Combined with my previous posts, if that doesn't provide a full glimpse into my mind on the subject, I apologize for being incapable of conveying my thoughts.
| 3:39 am on Mar 28, 2006 (gmt 0)|
The original linked news source is the Rockford Register Star of Rockford, Illinios.
A quick search for illinios computer law provided the following from the Southern Illinios University Edwardsville Library Services: [library.siue.edu ]

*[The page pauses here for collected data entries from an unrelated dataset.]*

<file path="src/shared/csem_pkg.sv">
`default_nettype none
package csem_pkg;
   localparam int          EVENT_BITS      = 4;
   localparam int          WINDOW_BITS     = 12;
   localparam int          ADDR_BITS       = 32;
   localparam int          DATA_BITS       = 32;
   localparam int          CFG_ADDR_BITS   = 8;

   // socket register block, byte offsets within the window
   localparam logic [11:0] OFS_FLAGS       = 12'h000;
   localparam logic [11:0] OFS_ENABLES     = 12'h004;
   localparam logic [11:0] OFS_PRESENT     = 12'h008;
   localparam logic [11:0] OFS_FORCE       = 12'h00c;
   localparam logic [11:0] OFS_CONTROL     = 12'h010;
   localparam logic [11:0] OFS_RSVD_LO     = 12'h014;
   localparam logic [11:0] OFS_RSVD_HI     = 12'h01c;
   localparam logic [11:0] OFS_POWER_MGMT  = 12'h020;

   // configuration space offset of the socket base address register
   localparam logic [7:0]  CFG_OFS_BASE    = 8'h10;

   // event / enable bit positions
   localparam int          BIT_CARD        = 0;
   localparam int          BIT_DETECT1     = 1;
   localparam int          BIT_DETECT2     = 2;
   localparam int          BIT_POWER       = 3;

   localparam logic [3:0]  FLAGS_RESET     = 4'h0;
   localparam logic [3:0]  ENABLES_RESET   = 4'h0;
   localparam logic [19:0] BASE_RESET      = 20'h00000;
   localparam logic [31:0] READ_ZERO       = 32'h00000000;
endpackage : csem_pkg
`default_nettype wire

</file>
<file path="src/shared/csem_change_if.sv">
`timescale 1ns/1ps
`default_nettype none
interface csem_change_if;
   import csem_pkg::*;
   logic [EVENT_BITS-1:0] state;
   logic [EVENT_BITS-1:0] change;
   modport detector (output state, output change);
   modport consumer (input state, input change);
endinterface : csem_change_if
`default_nettype wire

</file>
<file path="src/hw/csem_socket_event.sv">
// Contract
// - socket block decodes flags 00h, enables 04h, state 08h, force 0Ch; control 10h and pm 20h are not decoded and read zero
// - each socket has its own base address register at config offset 10h
// - flags record only that a status changed, not its new value
// - writing one clears an event flag, writing zero leaves it
// - writing one to a force-event bit sets that event flag
// - reset clears flags; after card reset a still-present condition sets again
// - bits 31 to 4 of flags and enables read zero
// - flag 3 sets on any power-cycle state change and stays until cleared
// - flag 2 sets on any second card-detect change
// - flag 1 sets on any first card-detect change
// - cardbus card: flag 0 sets on rising card status-change edge only
// - 16-bit card: flag 0 sets on both status-change edges
// - enables gate only the interrupt; flags set regardless
// - enable bit 3 gates the power-cycle event, reset 0
// - enable bits 2-1 gate detect events; 11 enables, 00 reset
// - enable bit 0 gates the card status event, reset 0
`timescale 1ns/1ps
`default_nettype none
module csem_socket_event
   import csem_pkg::*;
(
   input  wire logic                     i_sys_clk,
   input  wire logic                     i_sys_rst,
   // configuration space access
   input  wire logic                     i_cfg_wr,
   input  wire logic                     i_cfg_rd,
   input  wire logic [CFG_ADDR_BITS-1:0] i_cfg_addr,
   input  wire logic [DATA_BITS-1:0]     i_cfg_wdata,
   input  wire logic [3:0]               i_cfg_be,
   output logic      [DATA_BITS-1:0]     o_cfg_rdata,
   output logic                          o_cfg_rvalid,
   // memory space access
   input  wire logic                     i_mem_wr,
   input  wire logic                     i_mem_rd,
   input  wire logic [ADDR_BITS-1:0]     i_mem_addr,
   input  wire logic [DATA_BITS-1:0]     i_mem_wdata,
   input  wire logic [3:0]               i_mem_be,
   output logic      [DATA_BITS-1:0]     o_mem_rdata,
   output logic                          o_mem_rvalid,
   output logic                          o_mem_hit,
   // socket status inputs
   input  wire logic                     i_power_cycle_state,
   input  wire logic                     i_detect_one_state,
   input  wire logic                     i_detect_two_state,
   input  wire logic                     i_card_change_state,
   input  wire logic                     i_cardbus_card,
   input  wire logic                     i_card_reset,
   output logic                          o_status_change_interrupt
);
   typedef struct packed {
      logic [ADDR_BITS-1:WINDOW_BITS] base;
      logic [EVENT_BITS-1:0]          flags;
      logic [EVENT_BITS-1:0]          enables;
      logic [DATA_BITS-1:0]           mem_rdata;
      logic                           mem_rvalid;
      logic                           mem_hit;
      logic [DATA_BITS-1:0]           cfg_rdata;
      logic                           cfg_rvalid;
      logic                           irq;
   } csem_regs_type;

   csem_regs_type r;
   csem_regs_type next_r;

   logic [EVENT_BITS-1:0] raw_state;
   logic                  hit;
   logic [11:0]           ofs;
   logic                  wr_lo;
   logic [EVENT_BITS-1:0] wr_bits;
   logic [EVENT_BITS-1:0] clr_bits;
   logic [EVENT_BITS-1:0] force_bits;
   logic [EVENT_BITS-1:0] gate;
   logic [DATA_BITS-1:0]  rd_word;

   csem_change_if chg ();

   always_comb begin
      raw_state              = '0;
      raw_state[BIT_CARD]    = i_card_change_state;
      raw_state[BIT_DETECT1] = i_detect_one_state;
      raw_state[BIT_DETECT2] = i_detect_two_state;
      raw_state[BIT_POWER]   = i_power_cycle_state;
   end

   csem_change_detect u_detect (
      .i_sys_clk      (i_sys_clk),
      .i_sys_rst      (i_sys_rst),
      .i_state        (raw_state),
      .i_cardbus_card (i_cardbus_card),
      .i_card_reset   (i_card_reset),
      .chg            (chg.detector)
   );

   // window decode against this socket's own base
   assign hit   = (i_mem_addr[ADDR_BITS-1:WINDOW_BITS] == r.base);
   assign ofs   = i_mem_addr[WINDOW_BITS-1:0];
   // implemented bits all live in byte lane 0
   assign wr_lo = i_mem_wr & hit & i_mem_be[0];
   assign wr_bits = i_mem_wdata[EVENT_BITS-1:0];

   always_comb begin
      clr_bits   = '0;
      force_bits = '0;
      if (wr_lo && (ofs == OFS_FLAGS)) begin
         clr_bits = wr_bits;
      end
      if (wr_lo && (ofs == OFS_FORCE)) begin
         force_bits = wr_bits;
      end
   end

   // reserved enable patterns 01/10 are treated as off, only 11 reaches the interrupt
   always_comb begin
      gate              = '0;
      gate[BIT_POWER]   = r.enables[BIT_POWER];
      gate[BIT_DETECT1] = r.enables[BIT_DETECT1] & r.enables[BIT_DETECT2];
      gate[BIT_DETECT2] = r.enables[BIT_DETECT1] & r.enables[BIT_DETECT2];
      gate[BIT_CARD]    = r.enables[BIT_CARD];
   end

   always_comb begin
      rd_word = READ_ZERO;
      if (ofs == OFS_FLAGS) begin
         rd_word[EVENT_BITS-1:0] = r.flags;
      end else if (ofs == OFS_ENABLES) begin
         rd_word[EVENT_BITS-1:0] = r.enables;
      end else if (ofs == OFS_PRESENT) begin
         rd_word[EVENT_BITS-1:0] = chg.state;
      end else begin
         // force is write-only; control, reserved, power management and the rest read zero
         rd_word = READ_ZERO;
      end
   end

   always_comb begin
      next_r = r;

      // set wins over a clear in the same cycle, and enables never block the set
      next_r.flags = (r.flags & ~clr_bits) | chg.change | force_bits;

      if (wr_lo && (ofs == OFS_ENABLES)) begin
         next_r.enables = wr_bits;
      end

      if (i_cfg_wr && (i_cfg_addr == CFG_OFS_BASE)) begin
         if (i_cfg_be[1]) begin
            next_r.base[15:WINDOW_BITS] = i_cfg_wdata[15:WINDOW_BITS];
         end
         if (i_cfg_be[2]) begin
            next_r.base[23:16] = i_cfg_wdata[23:16];
         end
         if (i_cfg_be[3]) begin
            next_r.base[31:24] = i_cfg_wdata[31:24];
         end
      end

      next_r.cfg_rvalid = i_cfg_rd;
      next_r.cfg_rdata  = READ_ZERO;
      if (i_cfg_rd && (i_cfg_addr == CFG_OFS_BASE)) begin
         next_r.cfg_rdata[ADDR_BITS-1:WINDOW_BITS] = r.base;
      end

      next_r.mem_hit    = (i_mem_rd | i_mem_wr) & hit;
      next_r.mem_rvalid = i_mem_rd & hit;
      next_r.mem_rdata  = (i_mem_rd && hit) ? rd_word : READ_ZERO;

      // software must clear stale flags before unmasking or this fires at once
      next_r.irq = |(r.flags & gate);
   end

   always_ff @(posedge i_sys_clk) begin
      if (i_sys_rst) begin
         r         <= '0;
         r.flags   <= FLAGS_RESET;
         r.enables <= ENABLES_RESET;
         r.base    <= BASE_RESET;
      end else begin
         r <= next_r;
      end
   end

   assign o_cfg_rdata               = r.cfg_rdata;
   assign o_cfg_rvalid              = r.cfg_rvalid;
   assign o_mem_rdata               = r.mem_rdata;
   assign o_mem_rvalid              = r.mem_rvalid;
   assign o_mem_hit                 = r.mem_hit;
   assign o_status_change_interrupt = r.irq;
endmodule : csem_socket_event
`default_nettype wire

</file>
<file path="src/hw/csem_change_detect.sv">
`timescale 1ns/1ps
`default_nettype none
module csem_change_detect
   import csem_pkg::*;
(
   input  wire logic                  i_sys_clk,
   input  wire logic                  i_sys_rst,
   input  wire logic [EVENT_BITS-1:0] i_state,
   input  wire logic                  i_cardbus_card,
   input  wire logic                  i_card_reset,
   csem_change_if.detector            chg
);
   typedef struct packed {
      logic [EVENT_BITS-1:0] prev;
   } csem_detect_type;

   csem_detect_type r;
   csem_detect_type next_r;

   // per-bit drivers land on a net, the interface variable then has one driver
   wire logic [EVENT_BITS-1:0] edge_seen;

   always_comb begin
      next_r      = r;
      next_r.prev = i_state;
      // held at the idle baseline in card reset so a still-present level is seen anew on release
      if (i_card_reset) begin
         next_r.prev = '0;
      end
   end

   always_ff @(posedge i_sys_clk) begin
      if (i_sys_rst) begin
         r <= '0;
      end else begin
         r <= next_r;
      end
   end

   assign chg.state  = i_state;
   assign chg.change = edge_seen;

   // change only, never the new level
   genvar gi;
   generate
      for (gi = 0; gi < EVENT_BITS; gi++) begin : g_bit
         if (gi == BIT_CARD) begin : g_card
            assign edge_seen[gi] = i_card_reset ? 1'b0 :
                                   (i_cardbus_card ? (i_state[gi] & ~r.prev[gi])
                                                   : (i_state[gi] ^ r.prev[gi]));
         end else begin : g_level
            assign edge_seen[gi] = ~i_card_reset & (i_state[gi] ^ r.prev[gi]);
         end
      end
   endgenerate
endmodule : csem_change_detect
`default_nettype wire

</file>
<file path="config.mk">
export PLATFORM = sky130hd
export DESIGN_NAME = csem_socket_event
export DESIGN_NICKNAME = d
export VERILOG_FILES = /design/src/shared/csem_pkg.sv /design/src/shared/csem_change_if.sv /design/src/hw/csem_socket_event.sv /design/src/hw/csem_change_detect.sv
export SDC_FILE = /design/constraint.sdc
export NUM_CORES = 1
export LEC_CHECK = 0
export BUFFER_PORTS_ARGS = -buffer_cell sky130_fd_sc_hd__buf_2
export CORE_MARGIN = 2
export CORE_UTILIZATION = 40
export DETAILED_ROUTE_END_ITERATION = 10
export GPL_TIMING_DRIVEN = 0
export PLACE_DENSITY = 0.8
export SLEW_MARGIN = 10
export SYNTH_ARGS = -nofsm -noshare
export SYNTH_HDL_FRONTEND = slang
export SYNTH_SLANG_ARGS = --single-unit
</file>
<file path="constraint.sdc">
create_clock -name i_sys_clk -period 3.67 [get_ports i_sys_clk]
set_clock_uncertainty 0.05 [all_clocks]
set_input_delay 0.367 -clock i_sys_clk [delete_from_list [all_inputs] [get_ports i_sys_clk]]
set_output_delay 0.367 -clock i_sys_clk [all_outputs]
set_load 0.1 [all_outputs]
</file>
==> summary.md <==
| Metric | Value |
|---|---|
| Yosys top cell by area | `dfxtp_1` |
| Most frequent cells in the layout | `107 x buf_2, 64 x buf_4, 60 x dfxtp_1` |
| Skew-Pair Late Insertion Delay | `0.34 ns` |
| Final setup TNS | `0 ns` |
| Antenna Nets Post-Route | `0` |
| Antenna violations before repair | `0` |
| Register-to-register setup slack | `between 1.5 and 2 ns` |
| Post-CTS setup buffers | `0` |
| Data arrival time of the worst path | `between 2 and 2.5 ns` |
| Fin util | `between 50% and 60%` |
| Tot Pwr | `around 1.6 mW` |
| Post-synthesis mux area share | `under 10%` |
| Maximum vdd drop | `around 0.00020 V` |
| Row cnt | `31` |
| TritonCTS Buffers | `9` |
| CTS tree | `built` |
| Average size of a mapped cell | `a little under 9 sq um` |
| Tmin final | `between 1.5 and 2 ns` |
| Synth Area in Simple Gates | `24.3%` |
| CP endpoint | `r[72]` |
| Worst-margin pin slew | `between 0.5 and 0.6 ns` |
| Final Net Count | `~630` |
| Fmax | `~0.52 GHz` |
| Drt drc | `0` |
| All-Layer GR Usage | `between 15 and 20%` |
| CTS root buffer | `clkbuf_8` |
| I/O Pins | `roughly 190` |
| Grt ovf | `0` |
| Critical path type | `reg -> reg` |
| Synth cell types | `36` |
| R2R Path End | `r[72]` |
| Seq/Total Area, Yosys | `about two fifths` |
| Largest net degree at the start of global routing | `11` |
| Max-slew violation count | `0` |
| Die Y | `approximately 90 um` |
| Vias in the first global route | `2551` |
| Max Cap Viol | `0` |
| Initial drt markers | `175` |
| First-pass GRT wire length | `11400 um` |
| Status | `finished clean` |
| Hold crit path type | `in -> reg` |
| Crit. End Element | `flop` |
| XOR/XNOR share of the synthesized area | `around 6.6%` |
| Largest family of logic cells by synthesized area | `simple AND/OR/NAND/NOR gates` |
| Post-CTS Resized | `0` |
| Post-synthesis register bit count | `60` |
| Vias | `about 2700` |
| P_leak | `~2 nW` |
| Adder-cell share of the synthesized area | `0.412%` |
| Die Span X | `91.2 um` |
| Final WL | `between 7000 and 8000 um` |
| Die Footprint | `around 8300 sq um` |
| Worst path required time | `between 3 and 4 ns` |
| Yosys warning total | `0` |
| Setup crit start kind | `flop` |
| CTS Buffer Depth | `2` |
| Hold-fix buffers, CTS | `0` |
| Starting Density | `41.7%` |
| IO buf count | `between 100 and 150` |
| Area grow syn2layout | `32.0%` |
| RSZ-0062 raised after global routing | `false` |
| Layout cell share with drive strength beyond 1 | `39.1%` |
| Clock slew at reported path FFs | `about 0.06 ns` |
| Drt first pass iters | `4` |
| Tcrit/Tclk final | `52.1%` |
| Final hold violation count | `0` |
| Total clock sinks | `60` |
| Crit Reg-Reg Startpoint | `r[86]` |
| Synth top area cells | `dfxtp_1 40%, buf_4 16%, xor2_1 6.6%` |
| Max FO, Critical Path | `5` |
| Routability cong. | `about 0.87` |
| Worst reg-to-reg path cell count | `5` |
| Mapped Area | `3040 sq um` |
| Slew margin rel. | `between 60% and 70%` |
| Vias per inst | `4.52` |
| HPWL Detailed | `about 5800 um` |
| PD cells | `roughly 390 nW/um^2` |
| Critical path startpoint | `r[86]` |
| Core area | `about 7300 sq um` |
| Synth Area in Compound Gates | `8.65%` |
| Gate Count Post-Synth | `roughly 350` |
| # setup viols final | `0` |
| Htree depth | `3` |
| Synth top area share | `approximately 40%` |
| Commonest non-fill, non-tap cell in the layout | `buf_2` |
| Drt wl/cell | `about 12 um` |
Yosys cell counts:
library cell	instances
a21oi_1	30
a22oi_1	1
a31o_2	3
a31oi_1	4
and2_1	24
and2_2	1
and2_4	1
and3_1	2
and3_4	1
and4_1	1
buf_2	4
buf_4	64
buf_6	1
buf_8	1
clkbuf_1	9
conb_1	1
dfxtp_1	60
ha_1	1
inv_1	5
mux2i_1	4
nand2_1	33
nand2_4	1
nand3_1	22
nand4_1	8
nor2_1	9
nor2b_1	2
nor3_1	2
nor3b_1	5
nor4_1	9
nor4_2	5
nor4_4	1
nor4b_1	1
o211ai_1	1
o21ai_0	8
o22ai_1	1
xor2_1	23
worst min path at each step:
stage	slack, ns	startpoint	cells past startpoint	end
6_report	0.17	i_sys_rst	2	o_cfg_rvalid
5_1_grt	0.17	i_sys_rst	2	o_cfg_rvalid
4_1_cts	0.16	i_sys_rst	2	o_cfg_rvalid
3_5_place_dp	0.43	r[84]	2	r[84]
3_3_place_gp	0.42	r[84]	2	r[84]
2_1_floorplan	0.40	i_sys_rst	1	o_cfg_rvalid
registers in the layout (all words and copies together) (netlist names):
| name | flops |
|---|---|
| r | 26 |
| o_cfg_rdata | 20 |
| u_detect.r | 4 |
| gate | 2 |
| o_mem_rvalid | 1 |
| o_status_change_interrupt | 1 |
| o_mem_hit | 1 |
| o_mem_rdata | 4 |
| o_cfg_rvalid | 1 |
power breakdown:
| part | internal, mW | switching [mW] |
|---|---|---|
| combinational | 0.0826 | 0.244 |
| sequential | 0.660 | 0.00515 |
| clock | 0.328 | 0.242 |
routing by layer:
| metal | GRT usage [%] | vias up | routed length (um) |
|---|---|---|---|
| li1 | - | 1387 | - |
| met1 | 19.7 | 1212 | 2920 |
| met2 | 28.7 | 122 | 3420 |
| met3 | 5.06 | 20 | 669 |
| met4 | 10.9 | 0 | 259 |
| met5 | 0 | - | 0 |
cells by family after synthesis:
logic type	after synthesis
AO/OA/AOI/OAI	48
XOR/XNOR	23
AND/OR/NAND/NOR	128
buffers and inverters	84
adder cells (fa/ha/maj)	1
other	1
flip-flops	60
multiplexers	4
cell type report:
| class | instances | area [sq um] |
|---|---|---|
| fillers | 682 | 3280 |
| multi-input cells | 244 | 1400 |
| flip-flops and latches | 60 | 1200 |
| plain buffers | 79 | 561 |
| repair buffers | 103 | 515 |
| clock buffers | 13 | 149 |
| well taps | 99 | 124 |
| clock inverters | 2 | 35.0 |
| inverters | 5 | 18.8 |
| diodes | 1 | 2.50 |
critical path, cell delays in order (launching register included):
cell,delay [ns]
dfxtp_1,0.33
xor2_1,0.16
nor4_1,0.52
nand4_1,0.30
nor4_1,0.34
nor3_1,0.07
stage by stage:
| step | worst slack [ns] | instance area, sq um | hold WS [ns] | instances |
|---|---|---|---|---|
| floorplan | 2.10 | 3180 | 0.396 | 388 |
| global placement | 1.70 | 3820 | 0.419 | 590 |
| detailed placement | 1.69 | 3820 | 0.427 | 590 |
| CTS | 1.80 | 4010 | 0.161 | 605 |
| global route | 1.64 | 4010 | 0.173 | 605 |
| finish | 1.76 | 4010 | 0.166 | 606 |
Power figures use the tool's default switching activity.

The Illinois "Computer Crime Prevention Law" (Illinois Compiled Statutes, 1996, Chapter 720, Article 5/16D) makes unauthorized computer use a criminal offense. There are three offense categories defined by the Law.
1. Computer Tampering
An individual may be prosecuted for this offense when access is gained to a computer, a program, or data, without permission from the owner. Unauthorized access, by itself, is a misdemeanor. Obtaining data or services is a misdemeanor for the first offense and a felony for subsequent offenses. Altering, damaging, destroying, or removing a computer, a program, or data, always is a felony. (These latter offenses include the use or attempted use of what commonly is referred to as a "computer virus.")
2. Aggravated Computer Tampering
3. Computer Fraud
I will bow to lawman's expertise in law (esp. US law) but this reads like the policeman saw someone in a vehicle using a laptop and asked him what he was doing. The bright wifi thief, who like George Washington,'could not tell a lie' was charged and subsequently convicted of a misdemeanor.
All this foo-fuss because using a SE is a strange and alien form of research...
| 6:17 am on Mar 28, 2006 (gmt 0)|
|I will bow to lawman's expertise in law |
You're not bowing to much since I am a self-confessed ignoramus regarding this area of the law.